Start of RECORDS SUPPLIED

File: src/rtl/glue_irq_pkg.sv
// Shared types and constants for the interrupt glue: FSM states,
// CPU interrupt levels and the priority encoder for ipl.
package glue_irq_pkg;

    typedef enum logic [1:0] {
        IDLE     = 2'd0,
        DECODE   = 2'd1,
        WAIT_VEC = 2'd2,
        ACK      = 2'd3
    } irq_state_t;

    localparam logic [2:0] LVL_HBL  = 3'd2;
    localparam logic [2:0] LVL_VBL  = 3'd4;
    localparam logic [2:0] LVL_MFP  = 3'd6;
    localparam logic [2:0] LVL_NONE = 3'd0;

    // MFP outranks VBL, which outranks HBL.
    function automatic logic [2:0] encode_ipl(input logic mfp, input logic vbl, input logic hbl);
        if (mfp)
            return LVL_MFP;
        else if (vbl)
            return LVL_VBL;
        else if (hbl)
            return LVL_HBL;
        else
            return LVL_NONE;
    endfunction

endpackage

File: src/rtl/glue_edge_det.sv
// Rising-edge detector: one registered copy of the input, pulse while the
// live input is high and the registered copy is still low.
module glue_edge_det (
    input  logic clk,
    input  logic reset,
    input  logic sig_in,
    output logic rise
);

    logic sig_q;

    // Cleared on reset so an input already high at release counts as an edge.
    always_ff @(posedge clk) begin
        if (reset)
            sig_q <= 1'b0;
        else
            sig_q <= sig_in;
    end

    assign rise = sig_in & ~sig_q;

endmodule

End of RECORDS SUPPLIED

Set down all of the records shown above once more, exactly.

# [TASK RESPONSE]
File: src/rtl/glue_irq_pkg.sv
// Shared types and constants for the interrupt glue: FSM states,
// CPU interrupt levels and the priority encoder for ipl.
package glue_irq_pkg;

    typedef enum logic [1:0] {
        IDLE     = 2'd0,
        DECODE   = 2'd1,
        WAIT_VEC = 2'd2,
        ACK      = 2'd3
    } irq_state_t;

    localparam logic [2:0] LVL_HBL  = 3'd2;
    localparam logic [2:0] LVL_VBL  = 3'd4;
    localparam logic [2:0] LVL_MFP  = 3'd6;
    localparam logic [2:0] LVL_NONE = 3'd0;

    // MFP outranks VBL, which outranks HBL.
    function automatic logic [2:0] encode_ipl(input logic mfp, input logic vbl, input logic hbl);
        if (mfp)
            return LVL_MFP;
        else if (vbl)
            return LVL_VBL;
        else if (hbl)
            return LVL_HBL;
        else
            return LVL_NONE;
    endfunction

endpackage

File: src/rtl/glue_edge_det.sv
// Rising-edge detector: one registered copy of the input, pulse while the
// live input is high and the registered copy is still low.
module glue_edge_det (
    input  logic clk,
    input  logic reset,
    input  logic sig_in,
    output logic rise
);

    logic sig_q;

    // Cleared on reset so an input already high at release counts as an edge.
    always_ff @(posedge clk) begin
        if (reset)
            sig_q <= 1'b0;
        else
            sig_q <= sig_in;
    end

    assign rise = sig_in & ~sig_q;

endmodule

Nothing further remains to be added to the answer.